For decades, Israel has spent tens of billions of dollars to maintain its army operations in the West Bank, build roads and public institutions and subsidise housing and transportation costs as it drew over 300,000 Israelis to live there.

However, the exact figures of how much Israel invests in the settlements remain secret.

Peace Now, an anti-settlement group, in a report it released last year said Israel's government invested four times more per capita in public building in the West Bank than the national average in 2009, and twice as much per capita in West Bank municipal governments

Activists point out that home prices rose much faster within Israel's recognised borders than in the West Bank partly because of a lower proportion of funds going into public housing.

Dror Etkes, a veteran anti-settlement advocate, in a Haaretz column last month cited official statistics as showing that between 1994 and 2009, the government funded almost half of the construction in the settlements.
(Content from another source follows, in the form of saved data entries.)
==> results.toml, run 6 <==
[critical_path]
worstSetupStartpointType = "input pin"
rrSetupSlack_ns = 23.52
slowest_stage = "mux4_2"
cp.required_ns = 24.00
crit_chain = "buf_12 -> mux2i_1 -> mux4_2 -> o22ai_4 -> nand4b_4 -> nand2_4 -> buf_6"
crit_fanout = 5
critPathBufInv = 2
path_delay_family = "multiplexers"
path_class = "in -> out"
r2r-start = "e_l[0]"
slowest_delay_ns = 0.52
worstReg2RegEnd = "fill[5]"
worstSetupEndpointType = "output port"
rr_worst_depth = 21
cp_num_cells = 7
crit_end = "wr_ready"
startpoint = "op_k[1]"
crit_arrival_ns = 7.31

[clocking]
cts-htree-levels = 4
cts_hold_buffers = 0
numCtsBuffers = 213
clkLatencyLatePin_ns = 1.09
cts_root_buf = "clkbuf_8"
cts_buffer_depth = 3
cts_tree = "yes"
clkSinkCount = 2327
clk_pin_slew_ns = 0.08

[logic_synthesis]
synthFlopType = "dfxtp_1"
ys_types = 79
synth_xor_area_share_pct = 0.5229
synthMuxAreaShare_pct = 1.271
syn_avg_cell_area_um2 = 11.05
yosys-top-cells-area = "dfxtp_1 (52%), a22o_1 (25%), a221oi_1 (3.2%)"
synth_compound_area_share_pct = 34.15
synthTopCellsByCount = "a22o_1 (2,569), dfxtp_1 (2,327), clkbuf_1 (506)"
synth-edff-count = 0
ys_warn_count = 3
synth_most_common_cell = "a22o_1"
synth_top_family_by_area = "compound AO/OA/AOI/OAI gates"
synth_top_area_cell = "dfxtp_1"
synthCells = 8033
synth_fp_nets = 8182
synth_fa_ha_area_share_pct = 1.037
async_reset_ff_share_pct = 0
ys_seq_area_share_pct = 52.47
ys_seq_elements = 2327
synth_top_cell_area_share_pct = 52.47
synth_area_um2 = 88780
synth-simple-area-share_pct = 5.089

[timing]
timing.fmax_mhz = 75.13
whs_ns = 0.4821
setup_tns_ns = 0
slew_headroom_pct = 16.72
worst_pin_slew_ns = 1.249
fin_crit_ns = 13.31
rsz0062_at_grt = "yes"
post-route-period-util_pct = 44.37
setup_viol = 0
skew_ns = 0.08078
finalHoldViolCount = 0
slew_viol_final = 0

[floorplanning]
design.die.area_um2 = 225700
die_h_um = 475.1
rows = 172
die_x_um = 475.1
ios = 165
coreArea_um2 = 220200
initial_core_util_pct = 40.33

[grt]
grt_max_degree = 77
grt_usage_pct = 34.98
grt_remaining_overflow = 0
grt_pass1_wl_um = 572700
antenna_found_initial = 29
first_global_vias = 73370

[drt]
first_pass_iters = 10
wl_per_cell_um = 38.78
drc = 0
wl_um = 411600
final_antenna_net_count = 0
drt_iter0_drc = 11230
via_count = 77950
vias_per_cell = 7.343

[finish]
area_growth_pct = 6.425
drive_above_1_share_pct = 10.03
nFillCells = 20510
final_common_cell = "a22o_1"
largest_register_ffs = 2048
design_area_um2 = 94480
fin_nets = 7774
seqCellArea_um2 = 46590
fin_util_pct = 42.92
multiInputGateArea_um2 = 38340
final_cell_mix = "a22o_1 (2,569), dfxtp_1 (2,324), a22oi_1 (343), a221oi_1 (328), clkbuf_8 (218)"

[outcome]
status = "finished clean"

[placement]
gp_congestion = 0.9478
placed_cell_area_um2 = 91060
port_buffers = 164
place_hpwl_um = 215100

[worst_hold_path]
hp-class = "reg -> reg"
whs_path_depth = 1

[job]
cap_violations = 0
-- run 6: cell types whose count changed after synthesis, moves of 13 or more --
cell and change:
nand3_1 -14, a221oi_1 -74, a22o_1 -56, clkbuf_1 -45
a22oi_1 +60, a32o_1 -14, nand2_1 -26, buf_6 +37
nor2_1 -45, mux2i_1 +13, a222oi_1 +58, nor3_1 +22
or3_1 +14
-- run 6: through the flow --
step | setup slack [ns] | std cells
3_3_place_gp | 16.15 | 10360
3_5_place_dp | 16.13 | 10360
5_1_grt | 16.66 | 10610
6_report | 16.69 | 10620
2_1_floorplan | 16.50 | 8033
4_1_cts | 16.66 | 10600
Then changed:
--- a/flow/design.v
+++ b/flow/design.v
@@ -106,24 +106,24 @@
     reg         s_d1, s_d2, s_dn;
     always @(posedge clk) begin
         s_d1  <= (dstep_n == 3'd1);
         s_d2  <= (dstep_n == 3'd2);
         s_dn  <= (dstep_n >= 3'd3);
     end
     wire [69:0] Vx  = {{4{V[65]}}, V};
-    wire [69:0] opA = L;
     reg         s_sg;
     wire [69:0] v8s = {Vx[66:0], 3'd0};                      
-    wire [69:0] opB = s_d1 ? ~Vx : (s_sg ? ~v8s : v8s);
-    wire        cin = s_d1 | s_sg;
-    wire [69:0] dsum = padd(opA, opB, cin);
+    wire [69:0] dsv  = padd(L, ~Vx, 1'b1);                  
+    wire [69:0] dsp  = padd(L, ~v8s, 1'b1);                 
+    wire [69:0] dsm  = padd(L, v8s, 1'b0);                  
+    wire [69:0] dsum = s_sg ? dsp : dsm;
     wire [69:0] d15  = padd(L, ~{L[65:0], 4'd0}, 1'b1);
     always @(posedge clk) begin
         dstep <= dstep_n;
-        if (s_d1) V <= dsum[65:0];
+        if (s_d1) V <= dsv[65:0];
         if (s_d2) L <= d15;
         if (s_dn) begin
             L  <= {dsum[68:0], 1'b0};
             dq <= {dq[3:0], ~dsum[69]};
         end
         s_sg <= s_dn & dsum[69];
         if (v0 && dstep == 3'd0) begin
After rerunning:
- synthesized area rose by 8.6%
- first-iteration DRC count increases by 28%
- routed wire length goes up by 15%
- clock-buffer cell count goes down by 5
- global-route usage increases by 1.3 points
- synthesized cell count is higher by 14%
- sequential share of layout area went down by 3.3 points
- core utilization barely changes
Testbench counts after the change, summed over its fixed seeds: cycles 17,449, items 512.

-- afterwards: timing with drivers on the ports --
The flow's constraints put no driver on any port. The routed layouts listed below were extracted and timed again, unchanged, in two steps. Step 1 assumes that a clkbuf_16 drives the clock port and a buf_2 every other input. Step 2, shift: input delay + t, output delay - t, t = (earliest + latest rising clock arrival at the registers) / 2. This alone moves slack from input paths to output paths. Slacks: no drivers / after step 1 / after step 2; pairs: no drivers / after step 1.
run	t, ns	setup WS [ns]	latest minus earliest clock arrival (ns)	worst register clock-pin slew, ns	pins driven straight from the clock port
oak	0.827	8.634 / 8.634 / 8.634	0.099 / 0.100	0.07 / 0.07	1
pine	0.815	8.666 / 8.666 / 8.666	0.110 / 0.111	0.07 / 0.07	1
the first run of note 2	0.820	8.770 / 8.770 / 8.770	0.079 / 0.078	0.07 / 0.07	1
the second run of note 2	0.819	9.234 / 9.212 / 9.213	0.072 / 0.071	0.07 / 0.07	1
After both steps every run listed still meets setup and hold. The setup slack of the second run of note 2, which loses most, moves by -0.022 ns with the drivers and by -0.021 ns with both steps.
Context: an optimization exercise on an open-source flow, tuned for small area and a short achievable clock period. The choices shown serve that exercise and are no tape-out recipe. In this exercise RTL edits were held to simulation tests only and were not proved equivalent to the original. The clock port is modelled as an ideal driver; clocking choices that lean on that would not hold on a real chip. Power and IR drop assume default switching activity.

Setup of job 7385:
// map_xlate
module map_xlate (
    input  wire        clk,
    input  wire        rst,             
    input  wire        cfg_we,
    input  wire [4:0]  cfg_addr,
    input  wire [63:0] cfg_wdata,
    input  wire        req_valid,
    input  wire [39:0] req_addr,
    input  wire        req_kt3,
    output reg         resp_valid,
    output reg  [4:0]  resp_column,
    output reg  [15:0] resp_row,
    output reg  [3:0]  resp_bank,
    output reg  [1:0]  resp_rank,
    output reg  [3:0]  resp_channel,
    output reg  [2:0]  resp_stack,
    output reg  [3:0]  resp_region,
    output reg         resp_unmapped
);
    localparam NREG  = 16;
    localparam NMASK = 13;
    localparam K     = 2;      
    integer n, j;
    reg        rg_mode  [0:NREG-1];
    reg [3:0]  rg_size  [0:NREG-1];    
    reg [9:0]  rg_nb    [0:NREG-1];    
    reg [9:0]  rg_rb    [0:NREG-1];
    reg        rg_lock  [0:NREG-1];
  ...
For scale: roughly 2700 cells after synthesis, about 890 flip-flops, roughly 150 I/O pins.
clock: 16.0 ns
lec_check: 0
cap_margin: 20
core_margin: 2
core_utilization: 55
slew_margin: 20
standard.sh (not shown) runs the stock make flow with config.mk's settings and CLKGATE_MAP_FILE= SYNTH_SCRIPT=/design/flow/synth_recipe.tcl, a recipe that flattens the netlist after the stock synthesis.
==> flow/flow/run.sh <==
#!/bin/bash
# Layout flow: the standard flow (standard.sh: the standard synthesis and
# ORFS steps) with these changes:
# - the buffers that ORFS puts on every input and output port are
#   sky130_fd_sc_hd__buf_4 instead of the slow delay cell (clkdlybuf4s50_1)
#   that buffer_ports picks by default; every port still gets its own buffer;
# - clock tree synthesis runs with ORFS's default arguments plus
#   -dont_use_dummy_load (no dead clock loads) and sinks clustered
#   by up to 20 within 80 um;
# - after clock tree synthesis, flow/post_cts.tcl gives the registers that
#   drive the output ports drive strength 2 (same cell type) and legalizes.
# The full output of the run goes to flow_standard.log here; each ORFS step
# keeps its own log under orfs/logs.
set -euo pipefail
here=$(pwd)
bash standard.sh \
  "BUFFER_PORTS_ARGS=-buffer_cell sky130_fd_sc_hd__buf_4" \
  "CTS_ARGS=-sink_clustering_enable -repair_clock_nets -dont_use_dummy_load -sink_clustering_size 20 -sink_clustering_max_diameter 80" \
  "POST_CTS_TCL=$here/flow/post_cts.tcl" \
  finish > flow_standard.log 2>&1
==> flow/flow/post_cts.tcl <==
# POST_CTS hook: give the registers that drive the output ports a stronger
# drive (sky130_fd_sc_hd__dfxtp_1 -> dfxtp_2, same cell type), then
# legalize the placement again. Nothing else changes.
set block [ord::get_db_block]
set count 0
foreach bterm [$block getBTerms] {
  if {[$bterm getIoType] ne "OUTPUT"} { continue }
  set net [$bterm getNet]
  if {$net eq "NULL"} { continue }
  foreach it [$net getITerms] {
    if {![$it isOutputSignal]} { continue }
    set buf [$it getInst]
    foreach bit [$buf getITerms] {
      if {![$bit isInputSignal]} { continue }
      set inet [$bit getNet]
      if {$inet eq "NULL"} { continue }
      foreach dit [$inet getITerms] {
        if {![$dit isOutputSignal]} { continue }
        set ff [$dit getInst]
        if {[[$ff getMaster] getName] eq "sky130_fd_sc_hd__dfxtp_1"} {
          replace_cell [$ff getName] sky130_fd_sc_hd__dfxtp_2
          incr count
        }
      }
    }
  }
}
puts "post_cts: upsized $count output registers"
detailed_placement
check_placement -verbose
Here is what was changed in the inputs of job 5005 compared with job 7385.
- a change of SLEW_MARGIN from 20 to 55
==> results.txt <==
- Status: post-detailed-route via-to-cell ratio parity (job 7385, job 5005)
- From job 7385 to job 5005 the numbers moved as follows: power density relative to cell area saw little to no change, routed wire length level, routed length on met2 dropped 650 um, core utilization did not really move.
- Job 5005 and job 7385 ended up with nearly the same worst hold slack.
- Job 5005 against job 7385: cell area ~0 delta; combinational gate power rose about 0.6%; area growth from synthesis to layout went up.
#### Input delta (job 7861 over job 5005)
-- flow/flow/run.sh --
<<< job 5005, line 8
#   -dont_use_dummy_load (no dead clock loads) and sinks clustered
#   by up to 20 within 80 um;
# - after clock tree synthesis, flow/post_cts.tcl gives the registers that
>>> job 7861, line 8
#   -dont_use_dummy_load (no dead clock loads) and sinks clustered
#   by up to 26 within 90 um;
# - after clock tree synthesis, flow/post_cts.tcl gives the registers that
<<< job 5005, line 17
  "BUFFER_PORTS_ARGS=-buffer_cell sky130_fd_sc_hd__buf_4" \
  "CTS_ARGS=-sink_clustering_enable -repair_clock_nets -dont_use_dummy_load -sink_clustering_size 20 -sink_clustering_max_diameter 80" \
  "POST_CTS_TCL=$here/flow/post_cts.tcl" \
>>> job 7861, line 17
  "BUFFER_PORTS_ARGS=-buffer_cell sky130_fd_sc_hd__buf_4" \
  "CTS_ARGS=-sink_clustering_enable -repair_clock_nets -dont_use_dummy_load -sink_clustering_size 26 -sink_clustering_max_diameter 90" \
  "POST_CTS_TCL=$here/flow/post_cts.tcl" \
Notes after the runs:
- Timing-limited maximum frequency in job 7861 is 0.85 MHz above job 5005.
- Against job 5005, job 7861 reports a data arrival time at the worst-slack endpoint that is lower.
- Changes observed in job 7861 relative to job 5005: clock network fraction of design power now smaller; first-pass GRT wire length now smaller; via count of the first global-routing pass comparable; peak ir drop on the vdd network now larger; number of non-clock buffers in the layout comparable.
- [diff] final standard cell area without fillers, job 7861 relative to job 5005: improvement
- All of job 7861 and job 5005 finish clean.
- The minimum clock period of job 7861 was superior to that of job 5005.

==> separate check: timing with driven ports <==
How much do the figures lean on ideal ports? The routed layouts below were timed once more, with nothing changed but the port constraints.
Step 1 assumes that a clkbuf_16 drives the clock port and a buf_2 every other input.
Step 2 moves the port delays by t, midway between the first and last clock arrival at a register: inputs arrive t later, outputs are due t later. That takes back most of the time a late clock gives input paths.
Three values: ideal, step 1, step 2; two values: the first two.
run	t, ns	setup WS [ns]	worst setup path after step 2	worst data-port slew with drivers (ns)
job 7385	0.671	11.636 / 11.636 / 11.052	input to register	0.05
job 5005	0.675	11.724 / 11.659 / 11.156	input to register	0.04
job 7861	0.663	11.740 / 11.672 / 11.164	input to register	0.04
After both steps setup and hold are still met in every run listed. The setup slack of job 7385, which loses most, moves by 0.000 ns with the drivers and by -0.584 ns with both steps.
This design comes from an exercise in tuning for small area on the open sky130 flow, not from production work. Only simulation tests tie the RTL to the original design; equivalence was not proved.

== oak ==
## inch4
module inch4 (
    input  wire         clk,
    input  wire         rst_n,
    input  wire [47:0]  tb,
    input  wire [3:0]   en,
    input  wire [3:0]   raw,
    input  wire [3:0]   ilow,
    input  wire [3:0]   marker,
    input  wire [3:0]   src_on,
    input  wire [11:0]  deb_preset,
    input  wire [63:0]  deb_us,
    input  wire [3:0]   wb_en,
    input  wire [27:0]  wb_ms,
    input  wire [3:0]   tp_en,
    input  wire [27:0]  tp_win,
    input  wire [31:0]  tp_period,
    input  wire [3:0]   safety,
    input  wire [3:0]   fail_val,
    input  wire [11:0]  report,       
    input  wire [11:0]  flt_clr,
    output wire [3:0]   valid,
    output wire [3:0]   deb,
    output wire [3:0]   state,
    output wire [3:0]   cand,
    output wire [3:0]   forced,
    output wire [3:0]   wb_live,
    output wire [3:0]   tp_live,
    output wire [3:0]   tp_late_live,
    output wire [11:0]  flt,
    output wire [127:0] edges,
    output wire [3:0]   edge_v,
    output wire [3:0]   edge_dir,
    output wire [191:0] edge_stamp,
    output wire [3:0]   frc_v,
    output wire [3:0]   frc_state,
    output reg          in_any
);
Size in the first run: ~660 I/O pins, ~0.033 mm^2 of cells after synthesis.
==> flow/config.mk <==
export PLATFORM = sky130hd
export DESIGN_NAME = inch4
export DESIGN_NICKNAME = inch4
export VERILOG_FILES = /design/flow/design.v
export SDC_FILE = /design/flow/constraint.sdc
export NUM_CORES = 4
export LEC_CHECK = 0
export ABC_AREA = 1
export CAP_MARGIN = 20
export CORE_MARGIN = 2
export CORE_UTILIZATION = 70
export SLEW_MARGIN = 20
==> flow/constraint.sdc <==
create_clock -name core_clock -period 10.0 [get_ports {clk}]
set_input_delay 2.0000 -clock core_clock [delete_from_list [all_inputs] [get_ports {clk}]]
set_output_delay 2.0000 -clock core_clock [all_outputs]
set_load 0.01 [all_outputs]
standard.sh (not shown) runs the stock make flow with config.mk's settings and CLKGATE_MAP_FILE= SYNTH_SCRIPT=/design/flow/synth_recipe.tcl, a recipe that flattens the netlist after the stock synthesis.
==> flow/flow/run.sh <==
#!/bin/bash
# Layout flow: the standard flow (standard.sh) with changes that only
# affect combinational logic and buffering; every register of the standard
# synthesis is kept, with its name and cell type.
#  2. the combinational logic of that netlist is mapped again by ABC with an
#     area-oriented script (flow/reopt.abc); flip-flops are black boxes,
#     so every register and its name stay as synthesis made them;
#  3. the rest of the standard flow, with ports buffered by buf_1 (the
#     default picks clkdlybuf4s50_1) and a clock tree of clkbuf_16 clusters
#     of up to 28 flip-flops without dummy loads.
# Each tool writes its full output to its own log in this folder.
set -euo pipefail
export BUFFER_PORTS_ARGS="-buffer_cell sky130_fd_sc_hd__buf_1"
export CTS_ARGS="-sink_clustering_enable -repair_clock_nets -dont_use_dummy_load -buf_list {sky130_fd_sc_hd__clkbuf_16} -sink_clustering_size 28 -sink_clustering_max_diameter 100"

bash standard.sh synth > synth.log 2>&1

RES=$PWD/orfs/results/$FLOW_PLATFORM/inch4/base
PLAT=$FLOW_HOME/platforms/$FLOW_PLATFORM
LIB=$(ls $PLAT/lib/sky130_fd_sc_hd__tt_025C_1v80.lib)
DONT_USE=$(sed -n '/DONT_USE_CELLS +=/,/^#/p' $PLAT/config.mk | grep -o 'sky130_fd_sc_hd__[A-Za-z0-9_]*' | sed 's/^/-dont_use /' | tr '\n' ' ')
YOSYS=yosys
[ -x /OpenROAD-flow-scripts/tools/install/yosys/bin/yosys ] && YOSYS=/OpenROAD-flow-scripts/tools/install/yosys/bin/yosys

cp $RES/1_2_yosys.v $RES/1_2_yosys_standard.v
FLOPS=$(grep -o 'sky130_fd_sc_hd__[a-z]*df[a-z]*_[0-9]*' $RES/1_2_yosys_standard.v | sort -u | tr '\n' ' ')
REMAP="flatten
rename -hide w:_*_.*
opt -fast
abc -liberty $LIB $DONT_USE -script $PWD/flow/reopt.abc
opt_clean -purge"
cat > reopt.ys <<EOF
read_liberty -ignore_miss_func $LIB
blackbox $FLOPS
read_verilog $RES/1_2_yosys_standard.v
hierarchy -top $FLOW_TOP
tee -o reopt_stat_before.txt stat -liberty $LIB
$REMAP
setundef -zero
hilomap -singleton -hicell sky130_fd_sc_hd__conb_1 HI -locell sky130_fd_sc_hd__conb_1 LO
splitnets
opt_clean -purge
insbuf -buf sky130_fd_sc_hd__buf_4 A X
tee -o reopt_stat.txt stat -liberty $LIB
write_verilog -noattr -nohex -nodec $RES/1_2_yosys.v
EOF
$YOSYS -s reopt.ys > reopt.log 2>&1
rm -f $RES/1_synth.odb $RES/1_synth.sdc

bash standard.sh > standard_flow.log 2>&1
==> flow/flow/reopt.abc <==
strash
dc2
dch -f
amap
strash
dc2
dch -f
amap
strash
dc2
dch -f
amap
strash
dc2
dch -f
amap
strash
dch -f
amap
oak was carried through to the last stage, and its layout satisfied the timing, design-rule and antenna checks.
That is significantly higher than the national average of government spending on housing in all the Israeli regions during that period, which amounted to about a fifth of the total.

According to Mr Etkes, successive governments were deliberately trying to draw more Israelis towards the settlements by driving down home prices, while doing little to help lower housing costs within Israel's recognised borders. He added that in Tel Aviv, Israel's cultural and business centre and the most attractive living location for many young Israelis, public housing for most of the 1990s and 2000s amounted to only three per cent of the total.

Haim Ramon, a former cabinet minister and a leading figure in the opposition centrist Kadima party, was one of the few prominent politicians to tie the escalating demonstrations to the settlements in recent weeks.

In an interview with the mass-selling Maariv newspaper in early August, Mr Ramon said: "The government gives per capita twice as much there as the national average. If the government had treated the rest of Israel the way it treats [the settlers] there wouldn't be a protest today."

Danny Dayan, chairman of the Yesha settlers' council, who last week toured the main protest tent camp on a high-end Tel Aviv street, denied that settlements receive special treatment from the government and insists that the state no longer grants housing subsidies in the West Bank.